Task: Go through the records and copy each line where the string "UART" occurs.

___ Records to process ___

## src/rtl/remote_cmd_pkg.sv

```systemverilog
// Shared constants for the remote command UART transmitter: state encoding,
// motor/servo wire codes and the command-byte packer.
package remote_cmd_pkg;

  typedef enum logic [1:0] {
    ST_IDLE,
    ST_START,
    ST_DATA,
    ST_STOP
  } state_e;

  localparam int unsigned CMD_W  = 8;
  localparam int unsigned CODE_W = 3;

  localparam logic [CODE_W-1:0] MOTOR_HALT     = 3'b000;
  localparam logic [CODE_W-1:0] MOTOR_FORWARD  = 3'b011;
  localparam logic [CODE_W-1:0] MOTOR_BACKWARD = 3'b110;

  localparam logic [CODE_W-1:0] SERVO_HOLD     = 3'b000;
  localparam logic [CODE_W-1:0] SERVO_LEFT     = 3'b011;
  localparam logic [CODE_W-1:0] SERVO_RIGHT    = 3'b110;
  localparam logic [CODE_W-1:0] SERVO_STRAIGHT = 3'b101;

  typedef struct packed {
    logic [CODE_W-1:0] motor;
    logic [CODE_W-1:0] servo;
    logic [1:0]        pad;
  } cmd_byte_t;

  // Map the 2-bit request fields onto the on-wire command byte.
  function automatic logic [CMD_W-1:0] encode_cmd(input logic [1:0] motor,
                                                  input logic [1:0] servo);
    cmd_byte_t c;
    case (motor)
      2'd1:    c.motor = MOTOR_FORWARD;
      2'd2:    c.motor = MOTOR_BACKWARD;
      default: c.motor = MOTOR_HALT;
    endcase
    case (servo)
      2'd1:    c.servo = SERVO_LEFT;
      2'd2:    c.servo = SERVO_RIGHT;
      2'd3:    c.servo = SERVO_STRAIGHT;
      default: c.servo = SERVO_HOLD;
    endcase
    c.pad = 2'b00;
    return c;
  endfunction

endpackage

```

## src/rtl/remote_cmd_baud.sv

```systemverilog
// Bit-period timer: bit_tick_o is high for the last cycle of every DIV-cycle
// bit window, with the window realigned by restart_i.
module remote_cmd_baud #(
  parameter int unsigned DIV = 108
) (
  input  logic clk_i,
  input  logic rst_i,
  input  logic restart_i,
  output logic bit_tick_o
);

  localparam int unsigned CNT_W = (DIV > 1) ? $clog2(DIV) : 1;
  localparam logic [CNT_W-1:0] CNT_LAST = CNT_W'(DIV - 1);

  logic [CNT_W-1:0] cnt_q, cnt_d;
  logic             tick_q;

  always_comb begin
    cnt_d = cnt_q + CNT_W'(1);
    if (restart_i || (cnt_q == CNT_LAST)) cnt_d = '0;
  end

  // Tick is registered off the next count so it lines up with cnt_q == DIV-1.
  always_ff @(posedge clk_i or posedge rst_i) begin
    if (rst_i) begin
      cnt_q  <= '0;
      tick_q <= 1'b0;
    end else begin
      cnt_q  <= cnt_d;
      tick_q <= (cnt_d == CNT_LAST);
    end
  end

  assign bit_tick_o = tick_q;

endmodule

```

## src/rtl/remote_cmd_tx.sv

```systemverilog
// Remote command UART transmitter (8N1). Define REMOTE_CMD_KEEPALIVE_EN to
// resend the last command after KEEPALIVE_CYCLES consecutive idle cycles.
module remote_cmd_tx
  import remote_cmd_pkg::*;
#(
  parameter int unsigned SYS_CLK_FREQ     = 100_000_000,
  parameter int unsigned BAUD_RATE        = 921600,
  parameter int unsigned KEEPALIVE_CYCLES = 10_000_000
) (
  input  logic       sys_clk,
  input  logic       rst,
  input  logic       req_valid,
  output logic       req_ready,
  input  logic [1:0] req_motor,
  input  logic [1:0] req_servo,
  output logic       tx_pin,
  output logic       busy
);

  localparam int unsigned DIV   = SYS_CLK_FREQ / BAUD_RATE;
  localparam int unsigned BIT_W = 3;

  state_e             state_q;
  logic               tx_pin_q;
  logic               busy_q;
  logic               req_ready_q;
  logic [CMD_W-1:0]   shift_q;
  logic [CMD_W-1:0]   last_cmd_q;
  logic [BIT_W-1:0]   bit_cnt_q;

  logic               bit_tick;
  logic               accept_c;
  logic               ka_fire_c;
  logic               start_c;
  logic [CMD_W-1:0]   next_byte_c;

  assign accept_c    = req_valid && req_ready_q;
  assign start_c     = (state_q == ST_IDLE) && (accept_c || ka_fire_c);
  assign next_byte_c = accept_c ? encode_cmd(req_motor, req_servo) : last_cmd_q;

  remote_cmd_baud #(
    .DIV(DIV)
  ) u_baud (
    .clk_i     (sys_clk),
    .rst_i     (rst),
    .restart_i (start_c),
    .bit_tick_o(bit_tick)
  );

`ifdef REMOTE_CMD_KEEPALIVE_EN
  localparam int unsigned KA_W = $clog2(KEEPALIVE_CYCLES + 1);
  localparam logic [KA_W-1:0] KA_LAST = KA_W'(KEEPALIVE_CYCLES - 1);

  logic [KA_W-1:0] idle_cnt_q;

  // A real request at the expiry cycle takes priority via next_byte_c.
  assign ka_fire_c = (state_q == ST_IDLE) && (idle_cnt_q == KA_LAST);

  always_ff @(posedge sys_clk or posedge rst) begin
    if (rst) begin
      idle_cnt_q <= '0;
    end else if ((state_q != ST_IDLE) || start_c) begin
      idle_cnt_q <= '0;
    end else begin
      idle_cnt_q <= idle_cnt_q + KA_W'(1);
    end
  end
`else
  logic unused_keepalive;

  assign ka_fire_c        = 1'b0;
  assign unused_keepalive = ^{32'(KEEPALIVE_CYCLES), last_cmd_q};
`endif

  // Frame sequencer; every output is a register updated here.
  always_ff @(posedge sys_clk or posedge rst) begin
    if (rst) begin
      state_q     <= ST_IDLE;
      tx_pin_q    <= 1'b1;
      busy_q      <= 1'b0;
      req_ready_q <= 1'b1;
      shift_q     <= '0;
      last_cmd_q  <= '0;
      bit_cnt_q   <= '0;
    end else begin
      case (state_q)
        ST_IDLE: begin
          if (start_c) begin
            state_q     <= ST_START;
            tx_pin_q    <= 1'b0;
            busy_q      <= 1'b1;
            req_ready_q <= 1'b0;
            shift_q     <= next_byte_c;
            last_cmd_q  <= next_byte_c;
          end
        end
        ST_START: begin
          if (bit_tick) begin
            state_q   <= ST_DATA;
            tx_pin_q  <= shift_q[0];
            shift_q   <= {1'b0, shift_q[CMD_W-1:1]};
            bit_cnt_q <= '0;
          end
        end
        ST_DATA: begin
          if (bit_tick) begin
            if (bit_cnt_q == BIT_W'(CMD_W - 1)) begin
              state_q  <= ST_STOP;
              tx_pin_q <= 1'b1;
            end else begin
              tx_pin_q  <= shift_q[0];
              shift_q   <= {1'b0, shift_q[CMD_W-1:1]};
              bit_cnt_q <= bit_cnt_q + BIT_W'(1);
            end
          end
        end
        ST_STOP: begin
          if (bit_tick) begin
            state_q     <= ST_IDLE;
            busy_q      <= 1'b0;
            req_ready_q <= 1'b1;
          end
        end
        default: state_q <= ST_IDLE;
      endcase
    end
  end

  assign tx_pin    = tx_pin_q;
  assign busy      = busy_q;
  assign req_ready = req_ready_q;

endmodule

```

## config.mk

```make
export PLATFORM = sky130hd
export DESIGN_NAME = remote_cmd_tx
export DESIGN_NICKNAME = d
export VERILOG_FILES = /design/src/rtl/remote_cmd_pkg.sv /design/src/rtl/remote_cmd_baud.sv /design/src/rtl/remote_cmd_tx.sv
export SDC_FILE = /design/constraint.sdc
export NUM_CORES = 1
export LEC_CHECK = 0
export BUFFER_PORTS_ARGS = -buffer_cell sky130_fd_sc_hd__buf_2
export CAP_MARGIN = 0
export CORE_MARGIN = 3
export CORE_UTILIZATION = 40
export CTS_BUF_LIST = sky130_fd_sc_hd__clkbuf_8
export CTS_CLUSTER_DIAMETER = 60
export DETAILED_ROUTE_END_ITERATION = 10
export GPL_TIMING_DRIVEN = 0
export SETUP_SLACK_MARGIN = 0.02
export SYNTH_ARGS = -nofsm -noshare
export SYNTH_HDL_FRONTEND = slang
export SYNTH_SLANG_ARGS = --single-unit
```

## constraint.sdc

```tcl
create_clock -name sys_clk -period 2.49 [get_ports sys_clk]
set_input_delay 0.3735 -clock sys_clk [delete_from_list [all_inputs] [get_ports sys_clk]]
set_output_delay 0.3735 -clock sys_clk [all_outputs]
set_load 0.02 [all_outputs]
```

___
___ Records to process ___

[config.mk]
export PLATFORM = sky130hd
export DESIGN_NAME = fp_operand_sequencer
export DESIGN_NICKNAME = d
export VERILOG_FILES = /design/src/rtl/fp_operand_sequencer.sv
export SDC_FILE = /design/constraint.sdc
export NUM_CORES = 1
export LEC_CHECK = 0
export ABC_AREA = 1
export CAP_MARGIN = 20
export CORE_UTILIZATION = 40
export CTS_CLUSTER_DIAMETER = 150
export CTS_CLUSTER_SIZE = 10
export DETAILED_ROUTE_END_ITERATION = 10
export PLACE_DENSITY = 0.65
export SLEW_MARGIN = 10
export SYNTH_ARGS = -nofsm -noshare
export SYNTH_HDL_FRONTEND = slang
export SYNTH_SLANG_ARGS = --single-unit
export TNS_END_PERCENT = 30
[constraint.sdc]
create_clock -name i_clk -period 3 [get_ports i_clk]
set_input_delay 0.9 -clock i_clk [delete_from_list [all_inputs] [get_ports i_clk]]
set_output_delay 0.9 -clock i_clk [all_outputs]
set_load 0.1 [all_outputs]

___

Exercise answer:
// Shared constants for the remote command UART transmitter: state encoding,
// Remote command UART transmitter (8N1). Define REMOTE_CMD_KEEPALIVE_EN to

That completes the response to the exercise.